- [WHAT IS REQUIRED]: Every line from the one containing "flip-flops and latches" to the one containing "1.12 | 17 |" in the records below, both included, must be set down exactly, and no other line.

Collected data:
#####
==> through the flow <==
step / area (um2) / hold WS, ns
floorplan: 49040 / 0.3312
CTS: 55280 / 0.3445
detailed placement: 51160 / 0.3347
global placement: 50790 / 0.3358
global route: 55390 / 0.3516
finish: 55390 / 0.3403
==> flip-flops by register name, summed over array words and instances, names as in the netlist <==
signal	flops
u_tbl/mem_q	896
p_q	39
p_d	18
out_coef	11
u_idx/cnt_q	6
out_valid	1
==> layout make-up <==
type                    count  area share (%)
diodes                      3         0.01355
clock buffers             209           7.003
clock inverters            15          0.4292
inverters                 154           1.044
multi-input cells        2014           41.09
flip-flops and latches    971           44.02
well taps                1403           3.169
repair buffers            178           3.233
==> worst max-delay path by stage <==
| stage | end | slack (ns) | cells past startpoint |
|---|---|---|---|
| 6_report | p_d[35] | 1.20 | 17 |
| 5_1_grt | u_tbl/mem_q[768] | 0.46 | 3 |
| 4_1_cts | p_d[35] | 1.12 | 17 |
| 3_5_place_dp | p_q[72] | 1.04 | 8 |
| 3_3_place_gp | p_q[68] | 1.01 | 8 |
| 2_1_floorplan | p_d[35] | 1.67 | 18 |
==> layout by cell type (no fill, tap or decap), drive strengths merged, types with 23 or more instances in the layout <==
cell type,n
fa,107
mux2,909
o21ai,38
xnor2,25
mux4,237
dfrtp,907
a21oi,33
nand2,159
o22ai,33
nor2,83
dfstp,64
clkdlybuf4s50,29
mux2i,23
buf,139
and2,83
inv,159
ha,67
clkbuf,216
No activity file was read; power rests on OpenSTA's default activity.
#####
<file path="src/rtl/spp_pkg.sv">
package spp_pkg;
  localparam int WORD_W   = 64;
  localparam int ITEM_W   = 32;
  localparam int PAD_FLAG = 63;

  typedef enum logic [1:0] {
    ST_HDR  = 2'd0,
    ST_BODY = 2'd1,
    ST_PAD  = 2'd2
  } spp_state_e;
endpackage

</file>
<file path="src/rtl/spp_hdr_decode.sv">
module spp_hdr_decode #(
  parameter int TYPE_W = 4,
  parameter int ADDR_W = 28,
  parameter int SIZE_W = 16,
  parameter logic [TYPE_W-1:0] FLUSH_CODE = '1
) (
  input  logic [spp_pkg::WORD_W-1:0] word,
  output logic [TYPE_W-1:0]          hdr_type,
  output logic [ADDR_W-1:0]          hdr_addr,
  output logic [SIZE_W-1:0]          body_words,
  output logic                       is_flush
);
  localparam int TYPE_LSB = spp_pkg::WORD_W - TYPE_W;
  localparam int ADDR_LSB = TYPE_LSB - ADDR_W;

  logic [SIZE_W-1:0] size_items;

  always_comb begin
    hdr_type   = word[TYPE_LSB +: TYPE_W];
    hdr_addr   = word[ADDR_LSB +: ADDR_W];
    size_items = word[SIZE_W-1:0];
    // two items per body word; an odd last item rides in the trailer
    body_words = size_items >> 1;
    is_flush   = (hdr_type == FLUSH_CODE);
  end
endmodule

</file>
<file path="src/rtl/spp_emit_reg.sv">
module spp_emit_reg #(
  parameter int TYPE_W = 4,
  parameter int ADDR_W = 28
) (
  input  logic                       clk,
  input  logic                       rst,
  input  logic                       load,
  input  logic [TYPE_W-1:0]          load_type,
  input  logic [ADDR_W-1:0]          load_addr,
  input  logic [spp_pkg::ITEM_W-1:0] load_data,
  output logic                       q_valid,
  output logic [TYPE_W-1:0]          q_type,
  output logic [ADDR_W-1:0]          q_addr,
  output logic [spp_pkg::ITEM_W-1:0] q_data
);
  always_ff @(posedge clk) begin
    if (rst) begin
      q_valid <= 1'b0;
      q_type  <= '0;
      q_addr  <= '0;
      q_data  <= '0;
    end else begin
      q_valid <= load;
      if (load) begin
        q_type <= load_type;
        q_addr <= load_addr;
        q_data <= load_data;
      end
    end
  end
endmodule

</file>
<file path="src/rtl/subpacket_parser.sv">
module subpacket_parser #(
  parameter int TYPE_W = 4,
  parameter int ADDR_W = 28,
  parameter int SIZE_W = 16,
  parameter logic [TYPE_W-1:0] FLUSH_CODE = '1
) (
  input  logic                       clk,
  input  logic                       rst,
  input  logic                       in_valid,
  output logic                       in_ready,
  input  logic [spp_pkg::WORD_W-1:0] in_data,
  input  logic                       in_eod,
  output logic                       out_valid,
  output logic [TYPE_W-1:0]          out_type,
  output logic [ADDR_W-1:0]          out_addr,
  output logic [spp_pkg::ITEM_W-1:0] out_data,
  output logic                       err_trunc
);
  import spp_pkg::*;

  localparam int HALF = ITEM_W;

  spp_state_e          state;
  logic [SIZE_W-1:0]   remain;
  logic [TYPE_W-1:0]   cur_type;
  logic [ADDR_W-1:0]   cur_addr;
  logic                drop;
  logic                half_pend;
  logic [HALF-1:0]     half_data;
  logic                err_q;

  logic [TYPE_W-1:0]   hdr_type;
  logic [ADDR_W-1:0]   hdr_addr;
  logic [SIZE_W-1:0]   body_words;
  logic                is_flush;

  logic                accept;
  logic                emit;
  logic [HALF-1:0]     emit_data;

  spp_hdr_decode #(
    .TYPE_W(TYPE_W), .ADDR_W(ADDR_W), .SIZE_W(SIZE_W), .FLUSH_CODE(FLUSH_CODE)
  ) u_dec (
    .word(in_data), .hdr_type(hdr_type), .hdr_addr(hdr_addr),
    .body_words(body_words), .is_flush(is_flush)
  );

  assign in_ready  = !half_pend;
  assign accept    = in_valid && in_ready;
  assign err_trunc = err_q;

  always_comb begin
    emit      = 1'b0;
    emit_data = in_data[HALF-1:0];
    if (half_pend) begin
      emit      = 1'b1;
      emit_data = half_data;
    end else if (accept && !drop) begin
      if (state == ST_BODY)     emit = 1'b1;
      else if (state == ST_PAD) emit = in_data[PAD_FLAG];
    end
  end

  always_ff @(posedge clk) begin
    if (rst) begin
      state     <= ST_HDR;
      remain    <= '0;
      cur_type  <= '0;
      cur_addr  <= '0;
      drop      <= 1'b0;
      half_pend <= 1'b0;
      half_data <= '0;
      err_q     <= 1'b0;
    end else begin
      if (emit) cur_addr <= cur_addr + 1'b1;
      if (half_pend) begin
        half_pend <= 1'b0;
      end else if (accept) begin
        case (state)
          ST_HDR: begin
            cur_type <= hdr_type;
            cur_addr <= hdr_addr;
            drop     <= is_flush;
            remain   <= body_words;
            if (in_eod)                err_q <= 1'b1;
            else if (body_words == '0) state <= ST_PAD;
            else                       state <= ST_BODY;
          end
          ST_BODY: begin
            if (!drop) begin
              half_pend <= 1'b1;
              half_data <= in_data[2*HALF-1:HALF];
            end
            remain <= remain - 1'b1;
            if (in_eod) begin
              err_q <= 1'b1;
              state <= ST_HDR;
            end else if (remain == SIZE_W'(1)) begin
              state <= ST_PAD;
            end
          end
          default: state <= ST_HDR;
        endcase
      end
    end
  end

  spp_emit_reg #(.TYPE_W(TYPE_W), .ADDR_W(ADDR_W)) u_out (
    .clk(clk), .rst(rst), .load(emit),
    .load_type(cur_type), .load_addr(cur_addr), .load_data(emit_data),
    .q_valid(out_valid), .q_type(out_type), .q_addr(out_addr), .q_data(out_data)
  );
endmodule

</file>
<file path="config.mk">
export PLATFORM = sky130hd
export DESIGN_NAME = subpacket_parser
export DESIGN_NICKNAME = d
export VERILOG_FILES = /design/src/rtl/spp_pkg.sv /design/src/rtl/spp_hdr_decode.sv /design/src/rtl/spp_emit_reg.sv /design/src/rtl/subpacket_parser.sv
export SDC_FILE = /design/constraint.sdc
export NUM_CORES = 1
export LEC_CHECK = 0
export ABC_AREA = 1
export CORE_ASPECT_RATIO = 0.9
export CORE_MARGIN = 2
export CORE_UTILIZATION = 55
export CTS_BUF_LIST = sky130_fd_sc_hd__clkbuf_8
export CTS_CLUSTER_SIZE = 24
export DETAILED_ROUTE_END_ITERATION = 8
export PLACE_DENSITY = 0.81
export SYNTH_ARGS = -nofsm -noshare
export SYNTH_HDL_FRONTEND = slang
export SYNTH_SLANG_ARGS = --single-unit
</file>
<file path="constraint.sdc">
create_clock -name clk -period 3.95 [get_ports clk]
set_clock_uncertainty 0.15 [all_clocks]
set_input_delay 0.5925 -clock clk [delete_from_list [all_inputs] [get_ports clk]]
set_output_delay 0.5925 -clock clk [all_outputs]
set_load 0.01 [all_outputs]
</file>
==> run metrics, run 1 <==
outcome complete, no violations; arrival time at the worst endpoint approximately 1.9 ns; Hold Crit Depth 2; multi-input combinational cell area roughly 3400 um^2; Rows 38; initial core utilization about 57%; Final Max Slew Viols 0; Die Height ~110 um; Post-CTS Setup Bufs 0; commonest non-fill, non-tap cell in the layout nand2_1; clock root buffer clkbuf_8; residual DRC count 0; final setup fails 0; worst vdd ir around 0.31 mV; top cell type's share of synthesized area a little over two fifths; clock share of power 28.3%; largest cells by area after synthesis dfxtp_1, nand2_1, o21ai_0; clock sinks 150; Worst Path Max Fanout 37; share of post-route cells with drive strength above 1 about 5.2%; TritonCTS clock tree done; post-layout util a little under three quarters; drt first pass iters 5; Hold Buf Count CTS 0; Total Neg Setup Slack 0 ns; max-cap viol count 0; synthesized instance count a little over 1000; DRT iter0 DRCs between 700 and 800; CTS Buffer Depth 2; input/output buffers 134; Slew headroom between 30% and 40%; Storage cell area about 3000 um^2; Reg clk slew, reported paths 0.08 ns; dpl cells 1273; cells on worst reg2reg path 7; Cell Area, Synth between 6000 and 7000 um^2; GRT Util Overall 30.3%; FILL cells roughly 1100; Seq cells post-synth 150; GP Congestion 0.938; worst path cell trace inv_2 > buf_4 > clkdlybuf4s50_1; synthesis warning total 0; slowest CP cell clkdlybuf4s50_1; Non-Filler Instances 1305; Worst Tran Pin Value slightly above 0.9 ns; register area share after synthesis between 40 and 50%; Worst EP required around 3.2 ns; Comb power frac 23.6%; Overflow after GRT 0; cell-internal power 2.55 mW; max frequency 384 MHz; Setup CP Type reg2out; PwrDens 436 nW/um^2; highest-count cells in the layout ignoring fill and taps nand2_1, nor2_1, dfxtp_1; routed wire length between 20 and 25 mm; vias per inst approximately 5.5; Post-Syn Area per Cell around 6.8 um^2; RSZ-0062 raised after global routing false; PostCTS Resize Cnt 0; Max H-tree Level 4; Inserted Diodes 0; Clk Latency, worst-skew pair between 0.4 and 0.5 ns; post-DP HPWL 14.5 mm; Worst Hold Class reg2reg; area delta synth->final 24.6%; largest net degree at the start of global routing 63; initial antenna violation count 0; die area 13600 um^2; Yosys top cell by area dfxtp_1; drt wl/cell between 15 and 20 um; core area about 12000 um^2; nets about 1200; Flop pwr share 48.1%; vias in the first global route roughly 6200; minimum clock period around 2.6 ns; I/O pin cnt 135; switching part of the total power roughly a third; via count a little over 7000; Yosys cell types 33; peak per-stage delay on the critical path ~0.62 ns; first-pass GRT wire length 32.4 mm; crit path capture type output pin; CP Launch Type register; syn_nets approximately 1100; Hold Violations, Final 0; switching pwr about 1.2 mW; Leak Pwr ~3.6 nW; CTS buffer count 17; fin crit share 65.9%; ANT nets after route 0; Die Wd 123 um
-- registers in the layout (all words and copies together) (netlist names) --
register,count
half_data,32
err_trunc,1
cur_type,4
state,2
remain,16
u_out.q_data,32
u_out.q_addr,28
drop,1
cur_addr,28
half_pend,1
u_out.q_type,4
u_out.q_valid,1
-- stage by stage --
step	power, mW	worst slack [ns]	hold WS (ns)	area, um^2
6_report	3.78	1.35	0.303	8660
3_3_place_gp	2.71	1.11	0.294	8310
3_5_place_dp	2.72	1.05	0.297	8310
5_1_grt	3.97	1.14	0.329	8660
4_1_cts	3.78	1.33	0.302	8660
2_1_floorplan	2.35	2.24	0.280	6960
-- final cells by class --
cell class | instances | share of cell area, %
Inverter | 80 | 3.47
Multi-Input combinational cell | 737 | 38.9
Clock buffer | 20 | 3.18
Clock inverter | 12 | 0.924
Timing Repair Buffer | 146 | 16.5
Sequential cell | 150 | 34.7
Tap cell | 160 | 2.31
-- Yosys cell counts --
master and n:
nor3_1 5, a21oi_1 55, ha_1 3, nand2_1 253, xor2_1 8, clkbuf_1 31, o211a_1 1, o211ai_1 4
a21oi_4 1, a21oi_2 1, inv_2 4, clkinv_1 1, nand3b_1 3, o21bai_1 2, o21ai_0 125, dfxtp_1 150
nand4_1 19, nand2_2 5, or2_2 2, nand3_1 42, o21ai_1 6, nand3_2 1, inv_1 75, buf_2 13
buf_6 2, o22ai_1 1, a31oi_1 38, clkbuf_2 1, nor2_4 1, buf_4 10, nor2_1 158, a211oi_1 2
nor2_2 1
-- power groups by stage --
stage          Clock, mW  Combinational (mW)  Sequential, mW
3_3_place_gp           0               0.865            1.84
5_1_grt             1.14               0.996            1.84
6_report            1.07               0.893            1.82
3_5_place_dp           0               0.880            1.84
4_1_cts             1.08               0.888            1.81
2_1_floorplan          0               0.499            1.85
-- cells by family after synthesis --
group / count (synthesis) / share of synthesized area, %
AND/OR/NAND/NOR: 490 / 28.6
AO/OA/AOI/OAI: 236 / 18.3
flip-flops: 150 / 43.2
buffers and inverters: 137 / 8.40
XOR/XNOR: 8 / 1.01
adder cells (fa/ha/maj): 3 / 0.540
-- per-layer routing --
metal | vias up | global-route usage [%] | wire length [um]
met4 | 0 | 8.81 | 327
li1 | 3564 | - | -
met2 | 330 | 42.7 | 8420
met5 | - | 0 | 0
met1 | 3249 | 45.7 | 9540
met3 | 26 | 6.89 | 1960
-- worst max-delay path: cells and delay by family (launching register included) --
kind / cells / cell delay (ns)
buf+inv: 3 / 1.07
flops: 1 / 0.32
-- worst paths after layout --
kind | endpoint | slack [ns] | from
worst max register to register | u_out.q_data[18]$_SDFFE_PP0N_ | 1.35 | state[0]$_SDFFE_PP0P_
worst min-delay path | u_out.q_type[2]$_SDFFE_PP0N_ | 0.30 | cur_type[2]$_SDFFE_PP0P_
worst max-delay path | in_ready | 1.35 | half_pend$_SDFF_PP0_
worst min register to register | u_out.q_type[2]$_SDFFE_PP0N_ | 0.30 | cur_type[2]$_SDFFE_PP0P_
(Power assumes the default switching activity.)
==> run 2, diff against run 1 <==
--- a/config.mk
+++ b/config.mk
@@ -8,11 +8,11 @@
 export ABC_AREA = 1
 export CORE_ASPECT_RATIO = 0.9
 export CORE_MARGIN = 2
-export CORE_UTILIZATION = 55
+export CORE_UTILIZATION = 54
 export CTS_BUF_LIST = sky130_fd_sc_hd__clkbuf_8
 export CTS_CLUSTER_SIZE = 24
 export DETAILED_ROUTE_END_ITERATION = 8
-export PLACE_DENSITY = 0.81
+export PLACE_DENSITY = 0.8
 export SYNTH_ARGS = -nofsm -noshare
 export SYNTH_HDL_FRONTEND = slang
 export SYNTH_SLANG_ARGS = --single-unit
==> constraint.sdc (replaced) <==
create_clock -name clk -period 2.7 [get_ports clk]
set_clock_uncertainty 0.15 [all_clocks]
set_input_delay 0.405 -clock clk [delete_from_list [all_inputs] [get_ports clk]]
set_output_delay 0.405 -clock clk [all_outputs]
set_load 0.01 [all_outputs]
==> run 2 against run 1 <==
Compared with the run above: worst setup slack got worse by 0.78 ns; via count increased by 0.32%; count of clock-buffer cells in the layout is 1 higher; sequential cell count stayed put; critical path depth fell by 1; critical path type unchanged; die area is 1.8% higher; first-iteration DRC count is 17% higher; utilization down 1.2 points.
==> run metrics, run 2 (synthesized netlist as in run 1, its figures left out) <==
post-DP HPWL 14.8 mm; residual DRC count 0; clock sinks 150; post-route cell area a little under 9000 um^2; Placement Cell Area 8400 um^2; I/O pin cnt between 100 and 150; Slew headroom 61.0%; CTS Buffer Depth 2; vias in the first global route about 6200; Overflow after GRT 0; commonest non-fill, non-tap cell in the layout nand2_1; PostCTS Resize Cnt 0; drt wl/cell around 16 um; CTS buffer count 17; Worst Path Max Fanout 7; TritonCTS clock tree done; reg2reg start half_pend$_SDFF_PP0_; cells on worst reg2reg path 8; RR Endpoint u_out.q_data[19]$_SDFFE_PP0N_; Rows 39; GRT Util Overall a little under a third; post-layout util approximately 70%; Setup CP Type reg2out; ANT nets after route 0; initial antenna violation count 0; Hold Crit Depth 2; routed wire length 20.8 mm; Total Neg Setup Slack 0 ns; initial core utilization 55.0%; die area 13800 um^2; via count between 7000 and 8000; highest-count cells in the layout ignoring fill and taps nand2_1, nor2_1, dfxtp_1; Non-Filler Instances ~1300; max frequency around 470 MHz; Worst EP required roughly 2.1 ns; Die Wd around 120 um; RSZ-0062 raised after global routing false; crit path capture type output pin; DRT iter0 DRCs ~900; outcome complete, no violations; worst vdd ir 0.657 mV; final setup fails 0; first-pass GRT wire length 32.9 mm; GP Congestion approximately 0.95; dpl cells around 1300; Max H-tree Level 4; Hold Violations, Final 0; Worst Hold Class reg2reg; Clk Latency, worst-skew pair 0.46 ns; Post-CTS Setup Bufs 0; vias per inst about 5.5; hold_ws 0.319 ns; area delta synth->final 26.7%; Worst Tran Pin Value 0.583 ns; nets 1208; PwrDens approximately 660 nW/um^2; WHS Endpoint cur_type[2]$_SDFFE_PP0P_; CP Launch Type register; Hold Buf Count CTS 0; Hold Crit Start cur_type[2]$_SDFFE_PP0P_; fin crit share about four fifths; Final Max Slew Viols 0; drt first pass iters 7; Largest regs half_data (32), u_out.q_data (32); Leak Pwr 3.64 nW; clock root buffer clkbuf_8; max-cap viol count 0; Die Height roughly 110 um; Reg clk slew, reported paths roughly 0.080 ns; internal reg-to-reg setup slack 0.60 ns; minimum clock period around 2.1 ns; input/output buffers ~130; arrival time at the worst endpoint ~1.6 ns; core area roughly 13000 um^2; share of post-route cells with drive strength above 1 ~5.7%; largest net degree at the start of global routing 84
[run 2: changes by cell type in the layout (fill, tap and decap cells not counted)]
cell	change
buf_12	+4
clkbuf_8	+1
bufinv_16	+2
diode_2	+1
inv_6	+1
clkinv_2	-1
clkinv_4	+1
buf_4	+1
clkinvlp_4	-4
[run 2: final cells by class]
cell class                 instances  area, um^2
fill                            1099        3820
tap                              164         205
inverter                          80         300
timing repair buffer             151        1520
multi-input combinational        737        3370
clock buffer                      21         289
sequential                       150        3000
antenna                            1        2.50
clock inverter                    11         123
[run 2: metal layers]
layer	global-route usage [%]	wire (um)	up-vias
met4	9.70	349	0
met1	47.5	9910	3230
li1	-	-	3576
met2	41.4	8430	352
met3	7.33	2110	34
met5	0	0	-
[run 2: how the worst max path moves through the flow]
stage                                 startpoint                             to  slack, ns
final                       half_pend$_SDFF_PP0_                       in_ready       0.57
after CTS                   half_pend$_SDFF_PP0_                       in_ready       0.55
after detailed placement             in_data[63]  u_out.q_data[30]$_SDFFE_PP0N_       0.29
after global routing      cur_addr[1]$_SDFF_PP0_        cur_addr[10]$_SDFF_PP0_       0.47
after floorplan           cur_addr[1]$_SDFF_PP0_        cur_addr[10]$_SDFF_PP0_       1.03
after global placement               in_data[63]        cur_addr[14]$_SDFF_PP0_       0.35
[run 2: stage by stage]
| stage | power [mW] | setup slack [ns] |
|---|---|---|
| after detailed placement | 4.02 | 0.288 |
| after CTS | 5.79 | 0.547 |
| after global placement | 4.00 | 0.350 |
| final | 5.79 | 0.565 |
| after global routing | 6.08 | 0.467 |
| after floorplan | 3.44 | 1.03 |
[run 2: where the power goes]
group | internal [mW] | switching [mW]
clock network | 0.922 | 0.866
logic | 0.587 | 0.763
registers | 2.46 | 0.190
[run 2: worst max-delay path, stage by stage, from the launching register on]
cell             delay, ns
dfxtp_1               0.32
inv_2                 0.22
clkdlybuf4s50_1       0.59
#####
- [TASK RESPONSE]:
flip-flops and latches    971           44.02
well taps                1403           3.169
repair buffers            178           3.233
==> worst max-delay path by stage <==
| stage | end | slack (ns) | cells past startpoint |
|---|---|---|---|
| 6_report | p_d[35] | 1.20 | 17 |
| 5_1_grt | u_tbl/mem_q[768] | 0.46 | 3 |
| 4_1_cts | p_d[35] | 1.12 | 17 |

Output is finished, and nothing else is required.